I love the one he got from Frank Sinatra. Basie had been in the hospital at the time, and Sinatra says something like, “Hey, man, that ain’t no way for a cat to behave. Get out of there soon.” And he signed it: “Your boy singer, Francis Albert.” Oh, man, I just love that so much. The respect, you know, from Frank Sinatra—this is, again, a global icon. For him to pay that kind of respect: “Your boy singer, Francis Albert.” C’mon, is that cool?

RM: One Jersey guy to another, right?
WW: One Jersey guy to another. One icon to another. That’s beautiful. I love that.

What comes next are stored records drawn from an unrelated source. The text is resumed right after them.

--- src/hw/rtl/atfte_pkg.sv ---
package atfte_pkg;

  localparam int BUF_W = 13;
  localparam logic [BUF_W-1:0] BUF_RESET = 13'd256;
  localparam int MAX_BUFFER_BYTES_DEF = 4096;

  localparam logic [7:0] CHAR_NUL = 8'h00;
  localparam logic [7:0] CHAR_NEWLINE = 8'h0A;

  localparam logic [1:0] ST_DATA = 2'd0;
  localparam logic [1:0] ST_TERM = 2'd1;
  localparam logic [1:0] ST_OVF  = 2'd2;

  typedef struct packed {
    logic [7:0] data;
    logic [1:0] status;
    logic       last;
  } result_t;

  // Results made from one input byte, handed to the output stage.
  typedef struct packed {
    logic    first;
    logic    second;
    result_t r0;
    result_t r1;
  } push_t;

  typedef struct packed {
    logic        hit;
    logic [15:0] code;
  } sym_t;

  function automatic sym_t sym_lookup(input logic [7:0] c);
    sym_t s;
    s.hit = 1'b1;
    unique case (c)
      8'h20: s.code = 16'h8140; // space
      8'h21: s.code = 16'h8149; // !
      8'h22: s.code = 16'h8168; // "
      8'h23: s.code = 16'h8194; // #
      8'h24: s.code = 16'h8190; // $
      8'h25: s.code = 16'h8193; // %
      8'h26: s.code = 16'h8195; // &
      8'h28: s.code = 16'h8169; // (
      8'h29: s.code = 16'h816A; // )
      8'h5B: s.code = 16'h816D; // [
      8'h5D: s.code = 16'h816E; // ]
      8'h2A: s.code = 16'h8196; // *
      8'h2B: s.code = 16'h817B; // +
      8'h27: s.code = 16'h8166; // '
      8'h2C: s.code = 16'h8143; // ,
      8'h2D: s.code = 16'h817C; // -
      8'h2F: s.code = 16'h815E; // /
      8'h3A: s.code = 16'h8146; // :
      8'h3B: s.code = 16'h8147; // ;
      8'h3D: s.code = 16'h8181; // =
      8'h3F: s.code = 16'h8148; // ?
      8'h40: s.code = 16'h8197; // @
      8'h5F: s.code = 16'h8151; // _
      default: begin
        s.hit  = 1'b0;
        s.code = 16'h0000;
      end
    endcase
    return s;
  endfunction

endpackage
==> config.mk <==
export PLATFORM = sky130hd
export DESIGN_NAME = rmt_mod
export DESIGN_NICKNAME = d
export VERILOG_FILES = /design/src/rtl/rmt_pkg.sv /design/src/rtl/rmt_mod.sv
export SDC_FILE = /design/constraint.sdc
export NUM_CORES = 1
export LEC_CHECK = 0
export BUFFER_PORTS_ARGS = -buffer_cell sky130_fd_sc_hd__buf_2
export CORE_MARGIN = 2
export CORE_UTILIZATION = 40
export CTS_CLUSTER_SIZE = 12
export DETAILED_ROUTE_END_ITERATION = 8
export GPL_TIMING_DRIVEN = 0
export HOLD_SLACK_MARGIN = 0.02
export PLACE_DENSITY = 0.67
export SYNTH_ARGS = -nofsm -noshare
export SYNTH_HDL_FRONTEND = slang
export SYNTH_SLANG_ARGS = --single-unit
==> constraint.sdc <==
create_clock -name clk -period 10.7 [get_ports clk]
set_input_delay 2.14 -clock clk [delete_from_list [all_inputs] [get_ports clk]]
set_output_delay 2.14 -clock clk [all_outputs]
set_load 0.01 [all_outputs]
==> src/rtl/rmt_pkg.sv <==
// Shared types and constants for the running median tracker.
package rmt_pkg;

    localparam int SAMPLE_W      = 31;
    localparam int SUM_W         = 16;
    localparam int MOD_STEPS     = 16;
    localparam int MOD_CNT_W     = 4;
    localparam logic [SUM_W-1:0] MODULUS_RESET = 16'd10000;

    // Command broadcast to every cell of one chain.
    typedef struct packed {
        logic                push;
        logic                pop;
        logic [SAMPLE_W-1:0] data;
    } rmt_cmd_t;

endpackage

==> src/rtl/rmt_mod.sv <==
// Iterative remainder unit: 32-bit value modulo a 16-bit modulus, two bits a cycle.
module rmt_mod
    import rmt_pkg::*;
(
    input  logic             clk,
    input  logic             rst_n,
    input  logic             start,
    input  logic [31:0]      dividend,
    input  logic [SUM_W-1:0] modulus,
    output logic             done,
    output logic [SUM_W-1:0] rem
);

    logic                 busy_reg;
    logic                 busy_next;
    logic                 done_reg;
    logic                 done_next;
    logic [MOD_CNT_W-1:0] cnt_reg;
    logic [MOD_CNT_W-1:0] cnt_next;
    logic [31:0]          quo_reg;
    logic [31:0]          quo_next;
    logic [SUM_W-1:0]     rem_reg;
    logic [SUM_W-1:0]     rem_next;
    logic [SUM_W:0]       mod_eff;
    logic [SUM_W:0]       t1;
    logic [SUM_W:0]       r1;
    logic [SUM_W:0]       t2;
    logic [SUM_W:0]       r2;

    // zero modulus acts as 2^16
    assign mod_eff = (modulus == '0) ? {1'b1, {SUM_W{1'b0}}} : {1'b0, modulus};

    always_comb
    begin
        t1 = {rem_reg, quo_reg[31]};
        r1 = (t1 >= mod_eff) ? (t1 - mod_eff) : t1;
        t2 = {r1[SUM_W-1:0], quo_reg[30]};
        r2 = (t2 >= mod_eff) ? (t2 - mod_eff) : t2;
    end

    always_comb
    begin
        busy_next = busy_reg;
        done_next = 1'b0;
        cnt_next  = cnt_reg;
        quo_next  = quo_reg;
        rem_next  = rem_reg;
        if (start)
        begin
            busy_next = 1'b1;
            cnt_next  = '0;
            quo_next  = dividend;
            rem_next  = '0;
        end
        else if (busy_reg)
        begin
            quo_next = {quo_reg[29:0], 2'b00};
            rem_next = r2[SUM_W-1:0];
            cnt_next = cnt_reg + 1'b1;
            if (cnt_reg == MOD_CNT_W'(MOD_STEPS - 1))
            begin
                busy_next = 1'b0;
                done_next = 1'b1;
            end
        end
    end

    always_ff @(posedge clk or negedge rst_n)
    begin
        if (!rst_n)
        begin
            busy_reg <= 1'b0;
            done_reg <= 1'b0;
            cnt_reg  <= '0;
        end
        else
        begin
            busy_reg <= busy_next;
            done_reg <= done_next;
            cnt_reg  <= cnt_next;
        end
    end

    always_ff @(posedge clk)
    begin
        quo_reg <= quo_next;
        rem_reg <= rem_next;
    end

    assign done = done_reg;
    assign rem  = rem_reg;

endmodule
<file path="src/design/b64rd_pkg.sv">
// Shared types, codes and the character classifier of the base64 run decoder.
package b64rd_pkg;

  typedef enum logic [1:0] {
    KIND_DIGIT,
    KIND_PAD,
    KIND_SPACE,
    KIND_BAD
  } kind_e;

  localparam logic [1:0] ERR_NONE       = 2'd0;
  localparam logic [1:0] ERR_ILLEGAL    = 2'd1;
  localparam logic [1:0] ERR_EARLY_PAD  = 2'd2;
  localparam logic [1:0] ERR_INCOMPLETE = 2'd3;

  typedef struct packed {
    kind_e      kind;
    logic [5:0] val;
  } sym_t;

  // Results of one request: up to three bytes, entry 0 delivered first.
  typedef struct packed {
    logic [1:0]      count;
    logic [1:0]      err;
    logic [2:0][7:0] bytes;
  } res_t;

  function automatic sym_t classify(input logic [7:0] c);
    sym_t s;
    logic [7:0] off;
    s.kind = KIND_BAD;
    s.val  = 6'd0;
    off    = 8'd0;
    if (c >= 8'h41 && c <= 8'h5A) begin
      off    = c - 8'h41;
      s.kind = KIND_DIGIT;
      s.val  = off[5:0];
    end else if (c >= 8'h61 && c <= 8'h7A) begin
      off    = c - 8'h61 + 8'd26;
      s.kind = KIND_DIGIT;
      s.val  = off[5:0];
    end else if (c >= 8'h30 && c <= 8'h39) begin
      off    = c - 8'h30 + 8'd52;
      s.kind = KIND_DIGIT;
      s.val  = off[5:0];
    end else if (c == 8'h2B) begin
      s.kind = KIND_DIGIT;
      s.val  = 6'd62;
    end else if (c == 8'h2F) begin
      s.kind = KIND_DIGIT;
      s.val  = 6'd63;
    end else if (c == 8'h3D) begin
      s.kind = KIND_PAD;
    end else if (c == 8'h20 || (c >= 8'h09 && c <= 8'h0D)) begin
      s.kind = KIND_SPACE;
    end
    return s;
  endfunction

endpackage

</file>
<file path="src/design/b64rd_char_if.sv">
// Input channel: one character per request.
interface b64rd_char_if;
  logic       valid;
  logic       ready;
  logic [7:0] char_code;
  logic       end_of_span;

  modport source (output valid, char_code, end_of_span, input ready);
  modport sink (input valid, char_code, end_of_span, output ready);
endinterface

</file>
<file path="src/design/b64rd_res_if.sv">
// Output channel: one decoded byte or error per request.
interface b64rd_res_if;
  logic       valid;
  logic       ready;
  logic [7:0] data_byte;
  logic [1:0] error_code;
  logic       last_of_item;

  modport source (output valid, data_byte, error_code, last_of_item, input ready);
  modport sink (input valid, data_byte, error_code, last_of_item, output ready);
endinterface

</file>
<file path="src/design/b64rd_cfg_if.sv">
// Configuration channel: writes the decode mode register.
interface b64rd_cfg_if;
  logic valid;
  logic ready;
  logic decode_base64;

  modport source (output valid, decode_base64, input ready);
  modport sink (input valid, decode_base64, output ready);
endinterface

</file>
<file path="src/design/b64rd_group.sv">
// Group state of the decoder and the per-character decode into result bytes.
module b64rd_group
  import b64rd_pkg::*;
(
  input  logic       clk_i,
  input  logic       rst_ni,
  input  logic       fire_i,
  input  logic       decode_i,
  input  logic [7:0] char_i,
  input  logic       eos_i,
  output res_t       res_o
);

  logic [5:0] d0_q, d1_q, d2_q, d0_d, d1_d, d2_d;
  logic       pad2_q, pad2_d;
  logic [1:0] cnt_q, cnt_d;
  sym_t       sym;

  always_comb begin
    sym          = classify(char_i);
    d0_d         = d0_q;
    d1_d         = d1_q;
    d2_d         = d2_q;
    pad2_d       = pad2_q;
    cnt_d        = cnt_q;
    res_o.count  = 2'd0;
    res_o.err    = ERR_NONE;
    res_o.bytes  = '0;
    if (!decode_i) begin
      res_o.count    = 2'd1;
      res_o.bytes[0] = char_i;
    end else begin
      case (sym.kind)
        KIND_BAD: begin
          res_o.count = 2'd1;
          res_o.err   = ERR_ILLEGAL;
        end
        KIND_SPACE: begin
          if (eos_i && cnt_q != 2'd0) begin
            res_o.count = 2'd1;
            res_o.err   = ERR_INCOMPLETE;
          end
        end
        KIND_DIGIT, KIND_PAD: begin
          if (sym.kind == KIND_PAD && cnt_q < 2'd2) begin
            res_o.count = 2'd1;
            res_o.err   = ERR_EARLY_PAD;
          end else if (cnt_q == 2'd3) begin
            res_o.bytes[0] = {d0_q, d1_q[5:4]};
            res_o.bytes[1] = {d1_q[3:0], d2_q[5:2]};
            res_o.bytes[2] = {d2_q[1:0], sym.val};
            if (pad2_q) begin
              res_o.count = 2'd1;
            end else if (sym.kind == KIND_PAD) begin
              res_o.count = 2'd2;
            end else begin
              res_o.count = 2'd3;
            end
          end else begin
            cnt_d = cnt_q + 2'd1;
            case (cnt_q)
              2'd0:    d0_d = sym.val;
              2'd1:    d1_d = sym.val;
              default: begin
                d2_d   = sym.val;
                pad2_d = (sym.kind == KIND_PAD);
              end
            endcase
            if (eos_i) begin
              res_o.count = 2'd1;
              res_o.err   = ERR_INCOMPLETE;
            end
          end
        end
        default: begin
          res_o.count = 2'd0;
        end
      endcase
      // Every result in decode mode closes the open group.
      if (res_o.count != 2'd0 || (sym.kind == KIND_SPACE && eos_i)) begin
        d0_d   = 6'd0;
        d1_d   = 6'd0;
        d2_d   = 6'd0;
        pad2_d = 1'b0;
        cnt_d  = 2'd0;
      end
    end
  end

  always_ff @(posedge clk_i or negedge rst_ni) begin
    if (!rst_ni) begin
      d0_q   <= 6'd0;
      d1_q   <= 6'd0;
      d2_q   <= 6'd0;
      pad2_q <= 1'b0;
      cnt_q  <= 2'd0;
    end else if (fire_i) begin
      d0_q   <= d0_d;
      d1_q   <= d1_d;
      d2_q   <= d2_d;
      pad2_q <= pad2_d;
      cnt_q  <= cnt_d;
    end
  end

endmodule

</file>
<file path="src/design/base64_run_decoder.sv">
// Base64 run decoder: one character per request in, one byte or error per request out.
// A character is captured in the input register and decoded once the result register is
// free; its first result is then offered from the result register.
// Throughput: one character per cycle while each gives at most one result and the output
// takes it; a completed group holds the result register until all its bytes are taken.
// Reset clears the open group and the result register and selects base64 decode mode.
module base64_run_decoder
  import b64rd_pkg::*;
(
  input  logic         clk_i,
  input  logic         rst_ni,
  b64rd_char_if.sink   char_i,
  b64rd_res_if.source  result_o,
  b64rd_cfg_if.sink    cfg_i
);

  logic            decode_q;
  logic            in_vld_q;
  logic [7:0]      in_char_q;
  logic            in_eos_q;
  logic [1:0]      rem_q, rem_d;
  logic [1:0]      err_q, err_d;
  logic [2:0][7:0] bytes_q, bytes_d;
  logic            pop, buf_free, advance, in_acc;
  res_t            res;

  assign cfg_i.ready = 1'b1;

  always_ff @(posedge clk_i or negedge rst_ni) begin
    if (!rst_ni) begin
      decode_q <= 1'b1;
    end else if (cfg_i.valid) begin
      decode_q <= cfg_i.decode_base64;
    end
  end

  assign pop          = result_o.valid && result_o.ready;
  assign buf_free     = (rem_q == 2'd0) || (pop && rem_q == 2'd1);
  assign advance      = in_vld_q && buf_free;
  assign char_i.ready = !in_vld_q || advance;
  assign in_acc       = char_i.valid && char_i.ready;

  always_ff @(posedge clk_i or negedge rst_ni) begin
    if (!rst_ni) begin
      in_vld_q <= 1'b0;
    end else if (char_i.ready) begin
      in_vld_q <= char_i.valid;
    end
  end

  always_ff @(posedge clk_i) begin
    if (in_acc) begin
      in_char_q <= char_i.char_code;
      in_eos_q  <= char_i.end_of_span;
    end
  end

  b64rd_group u_group (
    .clk_i    (clk_i),
    .rst_ni   (rst_ni),
    .fire_i   (advance),
    .decode_i (decode_q),
    .char_i   (in_char_q),
    .eos_i    (in_eos_q),
    .res_o    (res)
  );

  always_comb begin
    rem_d   = rem_q;
    err_d   = err_q;
    bytes_d = bytes_q;
    if (advance) begin
      rem_d   = res.count;
      err_d   = res.err;
      bytes_d = res.bytes;
    end else if (pop) begin
      rem_d   = rem_q - 2'd1;
      bytes_d = {8'h00, bytes_q[2:1]};
    end
  end

  always_ff @(posedge clk_i or negedge rst_ni) begin
    if (!rst_ni) begin
      rem_q <= 2'd0;
    end else begin
      rem_q <= rem_d;
    end
  end

  always_ff @(posedge clk_i) begin
    err_q   <= err_d;
    bytes_q <= bytes_d;
  end

  assign result_o.valid        = (rem_q != 2'd0);
  assign result_o.data_byte    = bytes_q[0];
  assign result_o.error_code   = err_q;
  assign result_o.last_of_item = (rem_q == 2'd1);

  a_err_single : assert property (@(posedge clk_i) disable iff (!rst_ni)
    (result_o.valid && err_q != ERR_NONE) |-> (rem_q == 2'd1))
    else $error("error result is not the only result of its character");

  a_err_zero : assert property (@(posedge clk_i) disable iff (!rst_ni)
    (result_o.valid && err_q != ERR_NONE) |-> (bytes_q[0] == 8'h00))
    else $error("error result carries a nonzero byte");

  a_drain : assert property (@(posedge clk_i) disable iff (!rst_ni)
    (pop && rem_q > 2'd1) |=> (result_o.valid && !$past(advance)))
    else $error("pending results lost while draining a group");

  a_hold_input : assert property (@(posedge clk_i) disable iff (!rst_ni)
    (in_vld_q && !advance) |=> (in_vld_q && $stable(in_char_q)))
    else $error("held character changed before it was decoded");

endmodule
</file>
<file path="src/flat_wrapper.sv">
// flat-port wrapper written by rule: the top's interface ports become plain ports
module base64_run_decoder_flat import b64rd_pkg::*;
  (clk_i, rst_ni, char_i_valid, char_i_char_code, char_i_end_of_span, char_i_ready, result_o_valid, result_o_data_byte, result_o_error_code, result_o_last_of_item, result_o_ready, cfg_i_valid, cfg_i_decode_base64, cfg_i_ready);
  b64rd_char_if char_i_i ();
  b64rd_res_if result_o_i ();
  b64rd_cfg_if cfg_i_i ();
  input  logic clk_i;
  input  logic rst_ni;
  input wire logic [$bits(char_i_i.valid)-1:0] char_i_valid;
  input wire logic [$bits(char_i_i.char_code)-1:0] char_i_char_code;
  input wire logic [$bits(char_i_i.end_of_span)-1:0] char_i_end_of_span;
  output wire logic [$bits(char_i_i.ready)-1:0] char_i_ready;
  output wire logic [$bits(result_o_i.valid)-1:0] result_o_valid;
  output wire logic [$bits(result_o_i.data_byte)-1:0] result_o_data_byte;
  output wire logic [$bits(result_o_i.error_code)-1:0] result_o_error_code;
  output wire logic [$bits(result_o_i.last_of_item)-1:0] result_o_last_of_item;
  input wire logic [$bits(result_o_i.ready)-1:0] result_o_ready;
  input wire logic [$bits(cfg_i_i.valid)-1:0] cfg_i_valid;
  input wire logic [$bits(cfg_i_i.decode_base64)-1:0] cfg_i_decode_base64;
  output wire logic [$bits(cfg_i_i.ready)-1:0] cfg_i_ready;
  assign char_i_i.valid = char_i_valid;
  assign char_i_i.char_code = char_i_char_code;
  assign char_i_i.end_of_span = char_i_end_of_span;
  assign char_i_ready = char_i_i.ready;
  assign result_o_valid = result_o_i.valid;
  assign result_o_data_byte = result_o_i.data_byte;
  assign result_o_error_code = result_o_i.error_code;
  assign result_o_last_of_item = result_o_i.last_of_item;
  assign result_o_i.ready = result_o_ready;
  assign cfg_i_i.valid = cfg_i_valid;
  assign cfg_i_i.decode_base64 = cfg_i_decode_base64;
  assign cfg_i_ready = cfg_i_i.ready;
  base64_run_decoder u_core (.clk_i(clk_i), .rst_ni(rst_ni), .char_i(char_i_i), .result_o(result_o_i), .cfg_i(cfg_i_i));
endmodule
</file>
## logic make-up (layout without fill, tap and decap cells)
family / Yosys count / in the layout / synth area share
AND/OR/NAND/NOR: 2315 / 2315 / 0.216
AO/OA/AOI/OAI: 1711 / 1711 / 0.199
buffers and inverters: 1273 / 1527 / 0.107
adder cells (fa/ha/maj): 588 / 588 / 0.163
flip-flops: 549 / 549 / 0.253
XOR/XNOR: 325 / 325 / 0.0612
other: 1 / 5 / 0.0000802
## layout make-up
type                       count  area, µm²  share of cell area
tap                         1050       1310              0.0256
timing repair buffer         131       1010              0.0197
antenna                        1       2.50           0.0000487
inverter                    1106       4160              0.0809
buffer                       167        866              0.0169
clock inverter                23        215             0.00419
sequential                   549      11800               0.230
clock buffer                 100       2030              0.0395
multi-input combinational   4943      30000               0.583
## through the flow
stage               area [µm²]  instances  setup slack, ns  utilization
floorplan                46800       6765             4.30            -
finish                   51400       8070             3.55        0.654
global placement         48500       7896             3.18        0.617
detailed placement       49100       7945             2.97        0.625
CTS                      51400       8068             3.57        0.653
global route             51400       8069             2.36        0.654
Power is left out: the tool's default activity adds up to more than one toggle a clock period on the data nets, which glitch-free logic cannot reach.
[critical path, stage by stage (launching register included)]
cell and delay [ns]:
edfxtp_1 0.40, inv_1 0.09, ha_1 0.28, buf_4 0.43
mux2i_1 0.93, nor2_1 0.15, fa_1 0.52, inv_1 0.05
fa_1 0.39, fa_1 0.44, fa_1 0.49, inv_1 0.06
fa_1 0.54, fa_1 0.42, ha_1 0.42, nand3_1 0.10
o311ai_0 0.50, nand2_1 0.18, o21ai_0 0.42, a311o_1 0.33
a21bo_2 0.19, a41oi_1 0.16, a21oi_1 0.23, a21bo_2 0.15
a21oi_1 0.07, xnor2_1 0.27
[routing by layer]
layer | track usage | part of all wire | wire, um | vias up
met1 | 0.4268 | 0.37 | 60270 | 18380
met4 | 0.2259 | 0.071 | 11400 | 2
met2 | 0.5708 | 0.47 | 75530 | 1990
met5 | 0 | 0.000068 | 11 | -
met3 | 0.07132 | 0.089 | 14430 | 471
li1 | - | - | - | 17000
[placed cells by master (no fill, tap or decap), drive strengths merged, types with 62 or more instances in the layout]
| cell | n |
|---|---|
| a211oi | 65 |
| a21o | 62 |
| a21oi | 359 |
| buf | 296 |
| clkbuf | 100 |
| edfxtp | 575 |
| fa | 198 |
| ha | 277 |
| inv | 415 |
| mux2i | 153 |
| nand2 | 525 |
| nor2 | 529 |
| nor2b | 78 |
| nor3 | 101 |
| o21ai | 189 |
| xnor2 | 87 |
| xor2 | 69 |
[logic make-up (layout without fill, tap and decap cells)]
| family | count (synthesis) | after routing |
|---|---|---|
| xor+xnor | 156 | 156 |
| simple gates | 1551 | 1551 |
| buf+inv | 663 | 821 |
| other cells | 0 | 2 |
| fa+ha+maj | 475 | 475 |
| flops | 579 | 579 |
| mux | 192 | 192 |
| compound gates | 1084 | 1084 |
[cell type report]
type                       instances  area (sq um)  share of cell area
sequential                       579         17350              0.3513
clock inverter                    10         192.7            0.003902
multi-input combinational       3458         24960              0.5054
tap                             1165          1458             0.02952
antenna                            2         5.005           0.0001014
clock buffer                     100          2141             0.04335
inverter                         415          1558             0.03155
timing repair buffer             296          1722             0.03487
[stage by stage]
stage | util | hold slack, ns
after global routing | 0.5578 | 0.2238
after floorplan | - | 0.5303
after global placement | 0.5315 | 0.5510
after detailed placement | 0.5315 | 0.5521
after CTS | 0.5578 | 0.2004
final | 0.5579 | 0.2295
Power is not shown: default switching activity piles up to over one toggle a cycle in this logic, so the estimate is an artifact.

RM: What else should we know about the Basie collection?
WW: His wife, Catherine, was a very interesting woman. They lived in Queens. They were very immersed in the community, local civic organizations, did a lot of work with the NAACP. She received a lot of awards herself. She’d been a dancer for years, and raised their daughter at home, and was his life partner in every sense of the word for almost 50 years. I really believe she’s going to be the subject of serious study.

RM: Will the collection be digitized?
WW: To the extent that we can. This is something I’ve got to raise money for. There’s a donor or three who has a particular interest in digitization, and that’s a very important piece of work with archives and libraries across the country. So, I’ve got to raise some money to do that.